WHAT IS REQUIRED — Report how many lines in the data below hold the string "IDLE". Nothing else should appear in the answer.

DATA RECORDS —
--- src/rtl/egress_vlan_tagger.sv ---
// rtl/egress_vlan_tagger.sv - per-port egress VLAN filter/tagger, 64-bit crossbar in, 32-bit port out
// Optional build macro EGRESS_NATIVE_UNTAGGED_EN: trunk frames on the native VLAN leave untagged.
module egress_vlan_tagger #(
    parameter logic [15:0] TPID             = 16'h8100,
    parameter int          DROP_COUNT_WIDTH = 16
) (
    input  logic                        clk,
    input  logic                        areset_n,
    input  logic [63:0]                 s_tdata,
    input  logic [7:0]                  s_tkeep,
    input  logic                        s_tvalid,
    output logic                        s_tready,
    input  logic                        s_tlast,
    input  logic [11:0]                 s_tuser,
    output logic [31:0]                 m_tdata,
    output logic [3:0]                  m_tkeep,
    output logic                        m_tvalid,
    input  logic                        m_tready,
    output logic                        m_tlast,
    output logic [0:0]                  m_tuser,
    input  logic [11:0]                 port_vlan,
    input  logic                        port_trunk,
    output logic [DROP_COUNT_WIDTH-1:0] drop_count
);

`ifdef EGRESS_NATIVE_UNTAGGED_EN
    localparam bit NATIVE_UNTAG = 1'b1;
`else
    localparam bit NATIVE_UNTAG = 1'b0;
`endif

    typedef enum logic [2:0] {IDLE, SEND_HI, SEND_LO, SEND_TAG, DROP} state_t;

    state_t      state, state_nxt;
    logic [63:0] hold_data;
    logic [7:0]  hold_keep;
    logic        hold_last;
    logic [1:0]  hold_idx;
    logic        hold_tag;
    logic [11:0] hold_vid;
    logic        ready_en;

    logic        rdy, take_first, load_beat, first, out_upd, valid_nxt, drop_inc;
    logic        tag_here, lo_empty, final_word, f_drop, f_tag;
    logic [63:0] ld_data;
    logic [7:0]  ld_keep;
    logic        ld_last, ld_tag;
    logic [1:0]  ld_idx;
    logic [11:0] ld_vid;
    logic [31:0] nxt_data;
    logic [3:0]  nxt_keep;
    logic        nxt_last;

    assign tag_here   = hold_tag && (hold_idx == 2'd1);
    assign lo_empty   = (hold_keep[3:0] == 4'h0);
    // The word currently presented is the last one this held beat produces.
    assign final_word = (state == SEND_LO)
                     || (state == SEND_HI && !tag_here && lo_empty)
                     || (state == SEND_TAG && lo_empty);
    assign f_drop     = s_tlast || (!port_trunk && (s_tuser != port_vlan));
    assign f_tag      = port_trunk && !(NATIVE_UNTAG && (s_tuser == port_vlan));

    assign s_tready   = rdy;
    assign m_tuser    = 1'b0;

    always_comb begin
        state_nxt  = state;
        rdy        = 1'b0;
        take_first = 1'b0;
        load_beat  = 1'b0;
        first      = 1'b0;
        out_upd    = 1'b0;
        valid_nxt  = m_tvalid;
        drop_inc   = 1'b0;
        case (state)
            IDLE: begin
                rdy        = ready_en;
                take_first = s_tvalid && ready_en;
            end
            DROP: begin
                rdy = ready_en;
                if (s_tvalid && ready_en && s_tlast)
                    state_nxt = IDLE;
            end
            default: begin
                if (final_word) begin
                    // Also ready while starved mid-frame, when nothing is on the output.
                    rdy = m_tready || !m_tvalid;
                    if (rdy) begin
                        if (hold_last) begin
                            if (s_tvalid) begin
                                take_first = 1'b1;
                            end else begin
                                state_nxt = IDLE;
                                valid_nxt = 1'b0;
                            end
                        end else if (s_tvalid) begin
                            load_beat = 1'b1;
                            state_nxt = SEND_HI;
                            out_upd   = 1'b1;
                            valid_nxt = 1'b1;
                        end else begin
                            valid_nxt = 1'b0;
                        end
                    end
                end else if (m_tready) begin
                    state_nxt = (state == SEND_HI && tag_here) ? SEND_TAG : SEND_LO;
                    out_upd   = 1'b1;
                end
            end
        endcase
        if (take_first) begin
            load_beat = 1'b1;
            first     = 1'b1;
            if (f_drop) begin
                drop_inc  = 1'b1;
                valid_nxt = 1'b0;
                state_nxt = s_tlast ? IDLE : DROP;
            end else begin
                state_nxt = SEND_HI;
                out_upd   = 1'b1;
                valid_nxt = 1'b1;
            end
        end
    end

    always_comb begin
        ld_data = load_beat ? s_tdata : hold_data;
        ld_keep = load_beat ? s_tkeep : hold_keep;
        ld_last = load_beat ? s_tlast : hold_last;
        ld_tag  = first ? f_tag : hold_tag;
        ld_vid  = first ? s_tuser : hold_vid;
        if (first)
            ld_idx = 2'd0;
        else if (load_beat)
            ld_idx = (hold_idx == 2'd2) ? 2'd2 : 2'(hold_idx + 2'd1);
        else
            ld_idx = hold_idx;

        nxt_data = ld_data[63:32];
        nxt_keep = ld_keep[7:4];
        nxt_last = ld_last && (ld_keep[3:0] == 4'h0) && !(ld_tag && ld_idx == 2'd1);
        case (state_nxt)
            SEND_TAG: begin
                nxt_data = {TPID, 4'h0, ld_vid};
                nxt_keep = 4'hF;
                nxt_last = ld_last && (ld_keep[3:0] == 4'h0);
            end
            SEND_LO: begin
                nxt_data = ld_data[31:0];
                nxt_keep = ld_keep[3:0];
                nxt_last = ld_last;
            end
            default: ;
        endcase
    end

    always_ff @(posedge clk or negedge areset_n) begin
        if (!areset_n) begin
            state      <= IDLE;
            hold_data  <= '0;
            hold_keep  <= '0;
            hold_last  <= 1'b0;
            hold_idx   <= 2'd0;
            hold_tag   <= 1'b0;
            hold_vid   <= '0;
            ready_en   <= 1'b0;
            m_tdata    <= '0;
            m_tkeep    <= '0;
            m_tlast    <= 1'b0;
            m_tvalid   <= 1'b0;
            drop_count <= '0;
        end else begin
            state    <= state_nxt;
            ready_en <= 1'b1;
            m_tvalid <= valid_nxt;
            if (load_beat) begin
                hold_data <= ld_data;
                hold_keep <= ld_keep;
                hold_last <= ld_last;
                hold_idx  <= ld_idx;
                hold_tag  <= ld_tag;
                hold_vid  <= ld_vid;
            end
            if (out_upd) begin
                m_tdata <= nxt_data;
                m_tkeep <= nxt_keep;
                m_tlast <= nxt_last;
            end
            if (drop_inc && (drop_count != {DROP_COUNT_WIDTH{1'b1}}))
                drop_count <= drop_count + DROP_COUNT_WIDTH'(1);
        end
    end

endmodule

YOUR RESPONSE — 6